⟨
## flow/design.v

```verilog
module Mux(s, y, d0, d1, d2, d3, d4, d5, d6, d7, d8, d9, d10, d11, d12, d13, d14, d15);
	parameter width = 32, signWidth = 4;
	input [signWidth - 1:0] s;
	input [width - 1:0] d0;
	input [width - 1:0] d1;
	input [width - 1:0] d2;
	input [width - 1:0] d3;
	input [width - 1:0] d4;
	input [width - 1:0] d5;
	input [width - 1:0] d6;
	input [width - 1:0] d7;
	input [width - 1:0] d8;
	input [width - 1:0] d9;
	input [width - 1:0] d10;
	input [width - 1:0] d11;
	input [width - 1:0] d12;
	input [width - 1:0] d13;
	input [width - 1:0] d14;
	input [width - 1:0] d15;
	output reg [width - 1:0] y;
	initial
		begin
		y = 0;
		end
	always@(*)
		begin
		case(s)
			0:
				begin
				y = d0;
				end
			1:
				begin
				y = d1;
				end
			2:
				begin
				y = d2;
				end
			3:
				begin
				y = d3;
				end
			4:
				begin
				y = d4;
				end
			5:
				begin
				y = d5;
				end
			6:
				begin
				y = d6;
				end
			7:
				begin
				y = d7;
				end
			8:
				begin
				y = d8;
				end
			9:
				begin
				y = d9;
				end
			10:
				begin
				y = d10;
				end
			11:
				begin
				y = d11;
				end
			12:
				begin
				y = d12;
				end
			13:
				begin
				y = d13;
				end
			14:
				begin
				y = d14;
				end
			15:
				begin
				y = d15;
				end
			default:
				begin
				y = 0;
				end
		endcase
		end
endmodule
```

## flow/constraint.sdc

```tcl
current_design Mux

set clk_period 6.7
set clk_io_pct 0.2

create_clock -name clk0 -period $clk_period

set non_clock_inputs [all_inputs -no_clocks]
set_input_delay [expr $clk_period * $clk_io_pct] -clock clk0 $non_clock_inputs
set_output_delay [expr $clk_period * $clk_io_pct] -clock clk0 [all_outputs]
```

## flow/config.mk

```make
export PLATFORM = sky130hd
export DESIGN_NAME = Mux
export DESIGN_NICKNAME = Mux
export VERILOG_FILES = /design/flow/design.v
export SDC_FILE = /design/flow/constraint.sdc
export NUM_CORES = 4
export LEC_CHECK = 1
export CORE_AREA = 10 10 216 216
export DIE_AREA = 0 0 226 226
```

## flow/run.sh

```bash
#!/bin/bash
# OpenROAD 26Q1-2900-gdf79404cd8, Yosys 0.63+post, stock flow scripts
make -C /OpenROAD-flow-scripts/flow DESIGN_CONFIG=/design/flow/config.mk WORK_HOME=/design/flow/orfs finish
```

==> CHANGELOG.md <==
### Implementation results

* GRT overflow at 0
* Worst endpoint data arrival time at 4150 ps
* DRC violations left at 0
* Total routed wirelength at 46,220 um
* Arithmetic-cell share of the synthesized area counting full adders, half adders and majority gates at 0%
* Number of top-level pins at 548
* Top comb family, area: AND-OR/OR-AND gates
* Largest vdd supply drop at 0.00002272 V
* Number of pins with negative max-slew slack in the final report at 0
* Final routed wire length divided by cell count at 28.30 um
* Detailed-router iteration count before antenna repair at 5
* Total Negative Setup Slacks at 0 ps
* Synthesis area per yosys at 0.004095 mm^2
* Placeable core area at 0.04195 mm^2
* Fraction of the mapped netlist area in compound gates at 68.32%
* Max Clk Rate at 182.0 MHz
* Commonest Layout Cell: clkdlybuf4s50_1
* Crit Path Category: input pin to output port
* Final hold violation count at 0
* Mean instance size in the synthesized netlist at 6.747 um^2
* Category of the worst setup path launch point: input pin
* Number of input and output port buffers inserted at 548
* Total number of placement rows at 75
* Antenna violations before repair at 0
* Setup repair after global routing missed its margin: false
* Type of the worst min-delay path: input pin to output port
* Critical Path, Cell by Cell: buf_2, buf_4, nand2b_1, nor2_1, a221o_1, nand2_1, a31oi_1, clkdlybuf4s50_1
* Slowest cell on crit path: clkdlybuf4s50_1
* Via/cell ratio at 4.802
* Final critical delay including setup and external delays at 5494 ps
* Status: complete, no violations
* Simple-gate area share of the yosys netlist at 15.67%
* Largest driver fanout on the critical path at 31
* Share of cells above drive strength 1 at 5.941%
* Number of OpenROAD warnings at 32
* Total inserted antenna cells at 0
* Placement-stage cell area at 0.01008 mm^2
* Worst slew margin relative to its limit at 42.52%
* WHS Path Cells at 4
* Synthesized cell area at 0.004095 mm^2
* Seq_cells at 0
* X dimension of the die at 226 um
* Multiplexer fraction of the synthesized cell area at 5.866%
* Hold buffer count at cts at 0
* Cell count listed in synth_stat.txt at 607
* Height of the die at 226 um
* Power density relative to cell area at 68.33 mW/mm^2
* Overall fraction of global-route tracks in use at 17.07%
* Number of placed instances, taps included at 1,633
* Post CTS Setup Buffer Count at 0
* Largest net degree at the start of global routing at 49
* Critical Path End Type: output port
* First-iteration detailed-routing DRC count at 583
* Reg area at 0 um^2
* Non-filler instance count after layout at 1,633
* Final ANT Viol Nets at 0
* Pre-placement core utilization at 9.763%
* Via count of the first global-routing pass at 8,568
* Cell count after synthesis at 607
* Cell resize tally after clock tree synthesis at 0
* Synth Warn # at 1
* Number of stages on the worst setup path at 8
* Final RePlAce weighted congestion at 0.9681
* Required time of the critical path at 5360 ps
* Worst Tran Pin Value at 860.4 ps
* Min Hold Slack at 3634 ps
* Family of cells with the greatest summed delay on the critical path: buffers and inverters
* Maxcap violations at 0
* Chip area at 0.05108 mm^2
* Final-report setup violation count at 0
* Buf+Inv Stages, Crit Path at 3
* Static leakage power at 3.379 nW
* Xor/xnor share of the synthesized area at 0%
* Post-route cell area at 0.01008 mm^2
* Layout area overhead at 146.2%
* First-pass GRT wire length at 62,530 um
* Number of clock buffers in the layout at 0
* Post-DP HPWL at 38,600 um
* Distinct cell type count after synthesis at 46
* Portion of the post-synthesis area used by sequential elements at 0%
* Commonest cells after routing, fill and taps aside: clkdlybuf4s50_1, a22oi_1, a22o_1, nand3_1, o21ai_0
* Count of vias placed by the detailed router at 7,841
* Post-route clock period utilization at 82.00%
* CP max stage delay at 540 ps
⟩
Would you please reproduce the entries above word for word?

*SOLUTION*:
## flow/design.v

```verilog
module Mux(s, y, d0, d1, d2, d3, d4, d5, d6, d7, d8, d9, d10, d11, d12, d13, d14, d15);
	parameter width = 32, signWidth = 4;
	input [signWidth - 1:0] s;
	input [width - 1:0] d0;
	input [width - 1:0] d1;
	input [width - 1:0] d2;
	input [width - 1:0] d3;
	input [width - 1:0] d4;
	input [width - 1:0] d5;
	input [width - 1:0] d6;
	input [width - 1:0] d7;
	input [width - 1:0] d8;
	input [width - 1:0] d9;
	input [width - 1:0] d10;
	input [width - 1:0] d11;
	input [width - 1:0] d12;
	input [width - 1:0] d13;
	input [width - 1:0] d14;
	input [width - 1:0] d15;
	output reg [width - 1:0] y;
	initial
		begin
		y = 0;
		end
	always@(*)
		begin
		case(s)
			0:
				begin
				y = d0;
				end
			1:
				begin
				y = d1;
				end
			2:
				begin
				y = d2;
				end
			3:
				begin
				y = d3;
				end
			4:
				begin
				y = d4;
				end
			5:
				begin
				y = d5;
				end
			6:
				begin
				y = d6;
				end
			7:
				begin
				y = d7;
				end
			8:
				begin
				y = d8;
				end
			9:
				begin
				y = d9;
				end
			10:
				begin
				y = d10;
				end
			11:
				begin
				y = d11;
				end
			12:
				begin
				y = d12;
				end
			13:
				begin
				y = d13;
				end
			14:
				begin
				y = d14;
				end
			15:
				begin
				y = d15;
				end
			default:
				begin
				y = 0;
				end
		endcase
		end
endmodule
```

## flow/constraint.sdc

```tcl
current_design Mux

set clk_period 6.7
set clk_io_pct 0.2

create_clock -name clk0 -period $clk_period

set non_clock_inputs [all_inputs -no_clocks]
set_input_delay [expr $clk_period * $clk_io_pct] -clock clk0 $non_clock_inputs
set_output_delay [expr $clk_period * $clk_io_pct] -clock clk0 [all_outputs]
```

## flow/config.mk

```make
export PLATFORM = sky130hd
export DESIGN_NAME = Mux
export DESIGN_NICKNAME = Mux
export VERILOG_FILES = /design/flow/design.v
export SDC_FILE = /design/flow/constraint.sdc
export NUM_CORES = 4
export LEC_CHECK = 1
export CORE_AREA = 10 10 216 216
export DIE_AREA = 0 0 226 226
```

## flow/run.sh

```bash
#!/bin/bash
# OpenROAD 26Q1-2900-gdf79404cd8, Yosys 0.63+post, stock flow scripts
make -C /OpenROAD-flow-scripts/flow DESIGN_CONFIG=/design/flow/config.mk WORK_HOME=/design/flow/orfs finish
```

==> CHANGELOG.md <==
### Implementation results

* GRT overflow at 0
* Worst endpoint data arrival time at 4150 ps
* DRC violations left at 0
* Total routed wirelength at 46,220 um
* Arithmetic-cell share of the synthesized area counting full adders, half adders and majority gates at 0%
* Number of top-level pins at 548
* Top comb family, area: AND-OR/OR-AND gates
* Largest vdd supply drop at 0.00002272 V
* Number of pins with negative max-slew slack in the final report at 0
* Final routed wire length divided by cell count at 28.30 um
* Detailed-router iteration count before antenna repair at 5
* Total Negative Setup Slacks at 0 ps
* Synthesis area per yosys at 0.004095 mm^2
* Placeable core area at 0.04195 mm^2
* Fraction of the mapped netlist area in compound gates at 68.32%
* Max Clk Rate at 182.0 MHz
* Commonest Layout Cell: clkdlybuf4s50_1
* Crit Path Category: input pin to output port
* Final hold violation count at 0
* Mean instance size in the synthesized netlist at 6.747 um^2
* Category of the worst setup path launch point: input pin
* Number of input and output port buffers inserted at 548
* Total number of placement rows at 75
* Antenna violations before repair at 0
* Setup repair after global routing missed its margin: false
* Type of the worst min-delay path: input pin to output port
* Critical Path, Cell by Cell: buf_2, buf_4, nand2b_1, nor2_1, a221o_1, nand2_1, a31oi_1, clkdlybuf4s50_1
* Slowest cell on crit path: clkdlybuf4s50_1
* Via/cell ratio at 4.802
* Final critical delay including setup and external delays at 5494 ps
* Status: complete, no violations
* Simple-gate area share of the yosys netlist at 15.67%
* Largest driver fanout on the critical path at 31
* Share of cells above drive strength 1 at 5.941%
* Number of OpenROAD warnings at 32
* Total inserted antenna cells at 0
* Placement-stage cell area at 0.01008 mm^2
* Worst slew margin relative to its limit at 42.52%
* WHS Path Cells at 4
* Synthesized cell area at 0.004095 mm^2
* Seq_cells at 0
* X dimension of the die at 226 um
* Multiplexer fraction of the synthesized cell area at 5.866%
* Hold buffer count at cts at 0
* Cell count listed in synth_stat.txt at 607
* Height of the die at 226 um
* Power density relative to cell area at 68.33 mW/mm^2
* Overall fraction of global-route tracks in use at 17.07%
* Number of placed instances, taps included at 1,633
* Post CTS Setup Buffer Count at 0
* Largest net degree at the start of global routing at 49
* Critical Path End Type: output port
* First-iteration detailed-routing DRC count at 583
* Reg area at 0 um^2
* Non-filler instance count after layout at 1,633
* Final ANT Viol Nets at 0
* Pre-placement core utilization at 9.763%
* Via count of the first global-routing pass at 8,568
* Cell count after synthesis at 607
* Cell resize tally after clock tree synthesis at 0
* Synth Warn # at 1
* Number of stages on the worst setup path at 8
* Final RePlAce weighted congestion at 0.9681
* Required time of the critical path at 5360 ps
* Worst Tran Pin Value at 860.4 ps
* Min Hold Slack at 3634 ps
* Family of cells with the greatest summed delay on the critical path: buffers and inverters
* Maxcap violations at 0
* Chip area at 0.05108 mm^2
* Final-report setup violation count at 0
* Buf+Inv Stages, Crit Path at 3
* Static leakage power at 3.379 nW
* Xor/xnor share of the synthesized area at 0%
* Post-route cell area at 0.01008 mm^2
* Layout area overhead at 146.2%
* First-pass GRT wire length at 62,530 um
* Number of clock buffers in the layout at 0
* Post-DP HPWL at 38,600 um
* Distinct cell type count after synthesis at 46
* Portion of the post-synthesis area used by sequential elements at 0%
* Commonest cells after routing, fill and taps aside: clkdlybuf4s50_1, a22oi_1, a22o_1, nand3_1, o21ai_0
* Count of vias placed by the detailed router at 7,841
* Post-route clock period utilization at 82.00%
* CP max stage delay at 540 ps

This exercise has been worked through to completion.